-- Provided data --
§

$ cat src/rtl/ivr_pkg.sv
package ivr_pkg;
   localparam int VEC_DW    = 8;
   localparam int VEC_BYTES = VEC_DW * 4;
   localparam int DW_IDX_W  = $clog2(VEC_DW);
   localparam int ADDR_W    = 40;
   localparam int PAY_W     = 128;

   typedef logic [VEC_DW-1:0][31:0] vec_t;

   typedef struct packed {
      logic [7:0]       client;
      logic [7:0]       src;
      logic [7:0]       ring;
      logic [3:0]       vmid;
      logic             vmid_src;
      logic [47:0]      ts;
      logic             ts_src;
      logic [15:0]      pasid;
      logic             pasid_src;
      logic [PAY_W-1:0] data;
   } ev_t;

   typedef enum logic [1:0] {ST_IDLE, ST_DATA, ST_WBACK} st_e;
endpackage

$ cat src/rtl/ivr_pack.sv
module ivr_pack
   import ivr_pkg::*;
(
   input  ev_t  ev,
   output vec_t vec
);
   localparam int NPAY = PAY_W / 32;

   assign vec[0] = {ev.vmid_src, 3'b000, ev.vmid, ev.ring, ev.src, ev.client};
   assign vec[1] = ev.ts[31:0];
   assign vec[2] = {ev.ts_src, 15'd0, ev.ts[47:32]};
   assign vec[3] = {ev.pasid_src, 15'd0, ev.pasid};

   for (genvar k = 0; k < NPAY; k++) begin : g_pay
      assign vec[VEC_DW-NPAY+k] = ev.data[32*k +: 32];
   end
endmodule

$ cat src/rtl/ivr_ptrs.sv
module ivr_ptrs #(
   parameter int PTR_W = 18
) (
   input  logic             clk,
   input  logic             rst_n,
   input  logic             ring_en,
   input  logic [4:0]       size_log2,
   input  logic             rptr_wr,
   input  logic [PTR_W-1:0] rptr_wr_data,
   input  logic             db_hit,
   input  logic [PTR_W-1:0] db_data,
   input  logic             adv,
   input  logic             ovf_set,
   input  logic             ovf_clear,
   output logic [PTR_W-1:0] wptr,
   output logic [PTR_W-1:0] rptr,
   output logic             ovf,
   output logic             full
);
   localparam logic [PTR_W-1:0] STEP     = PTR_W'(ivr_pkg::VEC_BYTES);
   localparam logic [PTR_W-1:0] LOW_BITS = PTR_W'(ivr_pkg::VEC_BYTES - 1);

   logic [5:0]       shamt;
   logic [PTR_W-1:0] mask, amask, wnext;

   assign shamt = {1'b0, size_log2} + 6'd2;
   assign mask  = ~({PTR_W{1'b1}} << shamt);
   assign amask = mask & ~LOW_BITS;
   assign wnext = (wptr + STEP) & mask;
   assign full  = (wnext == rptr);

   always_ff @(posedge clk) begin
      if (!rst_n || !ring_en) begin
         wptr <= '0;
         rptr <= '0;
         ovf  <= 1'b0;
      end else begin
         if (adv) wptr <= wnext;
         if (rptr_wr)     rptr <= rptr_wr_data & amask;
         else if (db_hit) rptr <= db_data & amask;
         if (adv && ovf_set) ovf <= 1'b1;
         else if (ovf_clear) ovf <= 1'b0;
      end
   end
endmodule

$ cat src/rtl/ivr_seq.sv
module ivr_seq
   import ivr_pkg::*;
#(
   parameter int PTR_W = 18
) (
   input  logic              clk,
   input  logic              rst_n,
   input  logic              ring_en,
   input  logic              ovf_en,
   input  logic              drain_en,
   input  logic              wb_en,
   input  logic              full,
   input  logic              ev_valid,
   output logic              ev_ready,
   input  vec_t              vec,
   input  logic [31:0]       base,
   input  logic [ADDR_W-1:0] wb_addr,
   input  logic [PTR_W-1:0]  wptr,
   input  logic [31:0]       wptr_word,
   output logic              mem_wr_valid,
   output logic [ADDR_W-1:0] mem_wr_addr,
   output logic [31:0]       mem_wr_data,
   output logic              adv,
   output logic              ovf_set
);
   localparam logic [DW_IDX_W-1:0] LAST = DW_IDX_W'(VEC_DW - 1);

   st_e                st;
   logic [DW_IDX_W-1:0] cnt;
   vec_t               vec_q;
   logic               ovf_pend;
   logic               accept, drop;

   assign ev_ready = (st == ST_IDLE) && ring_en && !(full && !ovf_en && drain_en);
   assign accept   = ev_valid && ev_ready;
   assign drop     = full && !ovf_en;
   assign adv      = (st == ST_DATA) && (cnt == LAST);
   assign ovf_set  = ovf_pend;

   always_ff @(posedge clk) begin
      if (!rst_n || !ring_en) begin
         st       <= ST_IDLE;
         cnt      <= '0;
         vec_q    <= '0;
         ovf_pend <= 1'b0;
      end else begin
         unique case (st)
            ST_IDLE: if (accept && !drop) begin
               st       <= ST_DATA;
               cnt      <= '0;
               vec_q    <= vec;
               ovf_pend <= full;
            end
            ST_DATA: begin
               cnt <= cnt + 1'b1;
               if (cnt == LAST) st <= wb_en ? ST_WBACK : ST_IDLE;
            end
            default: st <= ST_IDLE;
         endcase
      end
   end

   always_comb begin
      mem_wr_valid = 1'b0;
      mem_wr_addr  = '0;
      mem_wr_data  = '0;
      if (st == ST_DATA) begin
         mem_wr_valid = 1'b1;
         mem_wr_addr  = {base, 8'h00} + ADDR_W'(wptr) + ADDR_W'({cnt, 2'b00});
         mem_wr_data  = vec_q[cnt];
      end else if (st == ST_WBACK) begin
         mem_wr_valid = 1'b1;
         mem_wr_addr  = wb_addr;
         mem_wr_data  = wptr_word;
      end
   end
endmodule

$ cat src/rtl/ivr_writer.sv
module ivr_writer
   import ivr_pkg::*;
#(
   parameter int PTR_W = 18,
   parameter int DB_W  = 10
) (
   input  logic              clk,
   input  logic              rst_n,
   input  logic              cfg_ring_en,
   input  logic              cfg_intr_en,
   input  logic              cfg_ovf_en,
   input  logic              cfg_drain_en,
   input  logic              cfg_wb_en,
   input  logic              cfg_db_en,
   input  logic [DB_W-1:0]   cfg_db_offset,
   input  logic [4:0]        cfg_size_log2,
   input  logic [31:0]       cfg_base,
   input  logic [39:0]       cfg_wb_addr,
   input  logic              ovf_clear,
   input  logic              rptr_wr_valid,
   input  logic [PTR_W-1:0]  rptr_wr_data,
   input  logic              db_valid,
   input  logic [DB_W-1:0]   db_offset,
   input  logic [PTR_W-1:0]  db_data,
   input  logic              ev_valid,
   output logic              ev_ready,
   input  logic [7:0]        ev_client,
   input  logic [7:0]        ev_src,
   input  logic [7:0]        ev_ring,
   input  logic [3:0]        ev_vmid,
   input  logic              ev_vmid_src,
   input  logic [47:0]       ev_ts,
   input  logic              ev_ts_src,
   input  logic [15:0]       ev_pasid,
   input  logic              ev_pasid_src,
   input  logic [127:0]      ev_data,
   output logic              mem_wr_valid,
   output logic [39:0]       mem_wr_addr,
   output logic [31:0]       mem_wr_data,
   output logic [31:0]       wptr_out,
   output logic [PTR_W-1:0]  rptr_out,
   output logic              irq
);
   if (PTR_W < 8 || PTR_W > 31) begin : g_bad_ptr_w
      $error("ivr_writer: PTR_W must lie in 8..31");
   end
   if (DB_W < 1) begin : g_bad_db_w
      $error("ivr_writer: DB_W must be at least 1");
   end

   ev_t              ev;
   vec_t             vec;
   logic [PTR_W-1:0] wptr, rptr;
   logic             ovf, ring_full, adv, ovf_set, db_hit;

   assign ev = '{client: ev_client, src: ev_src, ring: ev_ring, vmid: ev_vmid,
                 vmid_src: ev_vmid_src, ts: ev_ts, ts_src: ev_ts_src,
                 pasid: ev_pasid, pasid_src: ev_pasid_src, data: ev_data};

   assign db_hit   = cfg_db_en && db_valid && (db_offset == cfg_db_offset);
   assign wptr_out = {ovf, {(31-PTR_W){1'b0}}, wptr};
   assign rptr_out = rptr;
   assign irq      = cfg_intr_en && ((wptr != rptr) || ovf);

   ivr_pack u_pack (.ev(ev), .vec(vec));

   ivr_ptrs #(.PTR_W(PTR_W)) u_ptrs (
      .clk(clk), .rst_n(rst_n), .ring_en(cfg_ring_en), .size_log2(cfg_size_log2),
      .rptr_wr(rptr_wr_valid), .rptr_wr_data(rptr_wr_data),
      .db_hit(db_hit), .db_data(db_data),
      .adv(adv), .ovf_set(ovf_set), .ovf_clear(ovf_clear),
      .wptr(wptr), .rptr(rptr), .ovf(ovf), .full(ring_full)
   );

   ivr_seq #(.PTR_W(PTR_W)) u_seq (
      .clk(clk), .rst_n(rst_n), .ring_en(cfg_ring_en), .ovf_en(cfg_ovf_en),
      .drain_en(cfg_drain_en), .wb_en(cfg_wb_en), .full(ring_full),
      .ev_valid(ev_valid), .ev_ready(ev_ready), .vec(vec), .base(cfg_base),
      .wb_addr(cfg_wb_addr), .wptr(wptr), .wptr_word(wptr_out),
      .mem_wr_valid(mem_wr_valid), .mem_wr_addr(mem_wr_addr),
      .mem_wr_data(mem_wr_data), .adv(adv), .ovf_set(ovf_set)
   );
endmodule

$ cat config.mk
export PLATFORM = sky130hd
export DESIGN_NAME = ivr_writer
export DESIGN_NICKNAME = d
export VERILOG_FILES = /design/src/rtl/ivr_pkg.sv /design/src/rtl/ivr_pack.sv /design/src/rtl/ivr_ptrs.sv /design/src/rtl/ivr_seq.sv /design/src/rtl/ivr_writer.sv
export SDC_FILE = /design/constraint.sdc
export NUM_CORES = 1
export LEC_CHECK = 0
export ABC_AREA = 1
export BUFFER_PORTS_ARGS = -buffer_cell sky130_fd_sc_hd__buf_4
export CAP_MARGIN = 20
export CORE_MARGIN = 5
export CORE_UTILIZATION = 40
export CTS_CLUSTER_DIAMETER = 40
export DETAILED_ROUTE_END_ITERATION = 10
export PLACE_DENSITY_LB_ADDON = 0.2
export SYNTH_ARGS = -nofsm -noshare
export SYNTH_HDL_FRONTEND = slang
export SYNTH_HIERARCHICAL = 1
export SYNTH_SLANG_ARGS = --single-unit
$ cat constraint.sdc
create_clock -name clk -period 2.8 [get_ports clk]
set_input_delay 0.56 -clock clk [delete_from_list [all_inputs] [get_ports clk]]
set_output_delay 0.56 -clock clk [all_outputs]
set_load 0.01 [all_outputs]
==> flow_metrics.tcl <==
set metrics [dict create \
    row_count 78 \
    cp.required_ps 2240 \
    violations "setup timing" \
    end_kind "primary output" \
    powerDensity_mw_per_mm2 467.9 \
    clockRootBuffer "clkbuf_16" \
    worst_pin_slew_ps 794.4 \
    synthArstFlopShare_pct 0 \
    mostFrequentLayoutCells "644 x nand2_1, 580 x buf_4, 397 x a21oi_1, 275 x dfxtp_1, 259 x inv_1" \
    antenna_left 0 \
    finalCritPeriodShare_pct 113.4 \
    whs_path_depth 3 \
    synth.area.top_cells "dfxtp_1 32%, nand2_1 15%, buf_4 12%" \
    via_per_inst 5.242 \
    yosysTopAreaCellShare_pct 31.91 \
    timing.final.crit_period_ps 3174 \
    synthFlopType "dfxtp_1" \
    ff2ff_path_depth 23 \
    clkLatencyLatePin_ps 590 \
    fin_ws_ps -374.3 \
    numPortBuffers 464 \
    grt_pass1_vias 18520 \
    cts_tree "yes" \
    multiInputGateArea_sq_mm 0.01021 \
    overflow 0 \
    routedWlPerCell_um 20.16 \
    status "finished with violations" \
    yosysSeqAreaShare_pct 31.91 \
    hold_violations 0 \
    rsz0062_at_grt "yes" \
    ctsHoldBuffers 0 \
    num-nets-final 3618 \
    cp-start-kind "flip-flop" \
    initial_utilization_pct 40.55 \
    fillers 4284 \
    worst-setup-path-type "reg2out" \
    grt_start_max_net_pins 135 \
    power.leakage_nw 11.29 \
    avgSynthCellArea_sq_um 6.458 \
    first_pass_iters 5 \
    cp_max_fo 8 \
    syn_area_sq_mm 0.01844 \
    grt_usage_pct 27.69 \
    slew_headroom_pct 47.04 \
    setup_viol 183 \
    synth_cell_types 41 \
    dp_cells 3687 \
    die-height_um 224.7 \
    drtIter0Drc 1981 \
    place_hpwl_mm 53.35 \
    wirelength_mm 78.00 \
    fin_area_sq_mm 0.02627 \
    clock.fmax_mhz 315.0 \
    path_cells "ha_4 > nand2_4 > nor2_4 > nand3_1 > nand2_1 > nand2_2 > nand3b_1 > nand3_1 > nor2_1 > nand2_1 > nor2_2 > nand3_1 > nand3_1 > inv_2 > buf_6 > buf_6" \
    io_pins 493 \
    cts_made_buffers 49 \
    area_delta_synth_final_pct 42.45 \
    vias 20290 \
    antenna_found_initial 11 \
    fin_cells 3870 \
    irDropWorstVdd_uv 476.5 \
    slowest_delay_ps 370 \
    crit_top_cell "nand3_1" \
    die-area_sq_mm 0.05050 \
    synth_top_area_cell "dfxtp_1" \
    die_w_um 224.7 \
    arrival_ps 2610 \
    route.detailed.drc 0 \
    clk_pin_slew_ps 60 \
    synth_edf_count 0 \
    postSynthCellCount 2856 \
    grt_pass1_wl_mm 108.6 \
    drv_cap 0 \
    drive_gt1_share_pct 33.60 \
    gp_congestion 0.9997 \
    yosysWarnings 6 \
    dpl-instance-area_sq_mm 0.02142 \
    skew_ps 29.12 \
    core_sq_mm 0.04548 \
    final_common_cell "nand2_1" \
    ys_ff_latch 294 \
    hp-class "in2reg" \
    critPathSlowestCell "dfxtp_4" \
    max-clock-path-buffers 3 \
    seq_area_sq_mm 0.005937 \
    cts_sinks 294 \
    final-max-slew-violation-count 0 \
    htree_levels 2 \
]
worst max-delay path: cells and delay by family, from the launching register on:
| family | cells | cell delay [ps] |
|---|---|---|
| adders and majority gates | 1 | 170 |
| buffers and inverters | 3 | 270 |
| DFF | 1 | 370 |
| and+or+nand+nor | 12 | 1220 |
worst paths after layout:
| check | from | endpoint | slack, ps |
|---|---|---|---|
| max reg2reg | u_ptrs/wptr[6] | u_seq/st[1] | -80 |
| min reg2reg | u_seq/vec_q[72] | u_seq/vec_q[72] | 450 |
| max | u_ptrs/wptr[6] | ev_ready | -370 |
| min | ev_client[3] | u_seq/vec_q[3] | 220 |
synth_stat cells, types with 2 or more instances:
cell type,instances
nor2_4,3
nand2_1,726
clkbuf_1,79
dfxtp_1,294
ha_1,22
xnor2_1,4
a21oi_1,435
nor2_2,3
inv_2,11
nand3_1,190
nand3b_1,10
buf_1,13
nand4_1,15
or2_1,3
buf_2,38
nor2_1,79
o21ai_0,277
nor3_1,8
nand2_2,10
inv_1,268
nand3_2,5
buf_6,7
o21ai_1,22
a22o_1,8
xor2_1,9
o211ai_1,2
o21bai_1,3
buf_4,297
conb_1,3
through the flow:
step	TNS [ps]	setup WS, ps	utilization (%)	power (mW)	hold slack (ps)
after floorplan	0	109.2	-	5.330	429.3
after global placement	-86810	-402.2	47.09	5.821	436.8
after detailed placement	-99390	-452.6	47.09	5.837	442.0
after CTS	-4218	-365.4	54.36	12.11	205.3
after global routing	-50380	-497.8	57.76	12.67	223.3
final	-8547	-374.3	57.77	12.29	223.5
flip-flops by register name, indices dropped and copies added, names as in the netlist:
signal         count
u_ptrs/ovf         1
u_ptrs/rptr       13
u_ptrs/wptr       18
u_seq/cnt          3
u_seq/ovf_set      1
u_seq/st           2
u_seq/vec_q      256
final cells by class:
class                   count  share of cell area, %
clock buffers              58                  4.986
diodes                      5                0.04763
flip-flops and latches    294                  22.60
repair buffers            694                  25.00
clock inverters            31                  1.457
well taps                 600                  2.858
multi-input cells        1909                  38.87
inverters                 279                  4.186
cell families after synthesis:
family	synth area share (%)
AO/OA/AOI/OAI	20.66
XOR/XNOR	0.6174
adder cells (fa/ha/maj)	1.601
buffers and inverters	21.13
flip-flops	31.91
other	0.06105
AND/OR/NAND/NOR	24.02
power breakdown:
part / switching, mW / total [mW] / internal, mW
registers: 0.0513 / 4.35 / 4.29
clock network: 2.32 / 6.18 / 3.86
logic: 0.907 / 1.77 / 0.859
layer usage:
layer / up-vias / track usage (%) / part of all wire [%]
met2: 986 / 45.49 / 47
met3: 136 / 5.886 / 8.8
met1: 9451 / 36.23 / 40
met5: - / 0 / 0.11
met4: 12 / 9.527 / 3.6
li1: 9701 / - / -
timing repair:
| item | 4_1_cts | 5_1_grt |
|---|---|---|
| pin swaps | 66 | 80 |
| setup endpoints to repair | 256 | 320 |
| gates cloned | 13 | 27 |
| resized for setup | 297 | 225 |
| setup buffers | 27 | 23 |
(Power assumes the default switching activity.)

§

-- Task details --
Above are the records; print exactly the lines from the line with "export DESIGN_NAME = ivr_writer" to the line with "cp_max_fo 8 \", including both, and nothing else.

-- Result of this task --
export DESIGN_NAME = ivr_writer
export DESIGN_NICKNAME = d
export VERILOG_FILES = /design/src/rtl/ivr_pkg.sv /design/src/rtl/ivr_pack.sv /design/src/rtl/ivr_ptrs.sv /design/src/rtl/ivr_seq.sv /design/src/rtl/ivr_writer.sv
export SDC_FILE = /design/constraint.sdc
export NUM_CORES = 1
export LEC_CHECK = 0
export ABC_AREA = 1
export BUFFER_PORTS_ARGS = -buffer_cell sky130_fd_sc_hd__buf_4
export CAP_MARGIN = 20
export CORE_MARGIN = 5
export CORE_UTILIZATION = 40
export CTS_CLUSTER_DIAMETER = 40
export DETAILED_ROUTE_END_ITERATION = 10
export PLACE_DENSITY_LB_ADDON = 0.2
export SYNTH_ARGS = -nofsm -noshare
export SYNTH_HDL_FRONTEND = slang
export SYNTH_HIERARCHICAL = 1
export SYNTH_SLANG_ARGS = --single-unit
$ cat constraint.sdc
create_clock -name clk -period 2.8 [get_ports clk]
set_input_delay 0.56 -clock clk [delete_from_list [all_inputs] [get_ports clk]]
set_output_delay 0.56 -clock clk [all_outputs]
set_load 0.01 [all_outputs]
==> flow_metrics.tcl <==
set metrics [dict create \
    row_count 78 \
    cp.required_ps 2240 \
    violations "setup timing" \
    end_kind "primary output" \
    powerDensity_mw_per_mm2 467.9 \
    clockRootBuffer "clkbuf_16" \
    worst_pin_slew_ps 794.4 \
    synthArstFlopShare_pct 0 \
    mostFrequentLayoutCells "644 x nand2_1, 580 x buf_4, 397 x a21oi_1, 275 x dfxtp_1, 259 x inv_1" \
    antenna_left 0 \
    finalCritPeriodShare_pct 113.4 \
    whs_path_depth 3 \
    synth.area.top_cells "dfxtp_1 32%, nand2_1 15%, buf_4 12%" \
    via_per_inst 5.242 \
    yosysTopAreaCellShare_pct 31.91 \
    timing.final.crit_period_ps 3174 \
    synthFlopType "dfxtp_1" \
    ff2ff_path_depth 23 \
    clkLatencyLatePin_ps 590 \
    fin_ws_ps -374.3 \
    numPortBuffers 464 \
    grt_pass1_vias 18520 \
    cts_tree "yes" \
    multiInputGateArea_sq_mm 0.01021 \
    overflow 0 \
    routedWlPerCell_um 20.16 \
    status "finished with violations" \
    yosysSeqAreaShare_pct 31.91 \
    hold_violations 0 \
    rsz0062_at_grt "yes" \
    ctsHoldBuffers 0 \
    num-nets-final 3618 \
    cp-start-kind "flip-flop" \
    initial_utilization_pct 40.55 \
    fillers 4284 \
    worst-setup-path-type "reg2out" \
    grt_start_max_net_pins 135 \
    power.leakage_nw 11.29 \
    avgSynthCellArea_sq_um 6.458 \
    first_pass_iters 5 \
    cp_max_fo 8 \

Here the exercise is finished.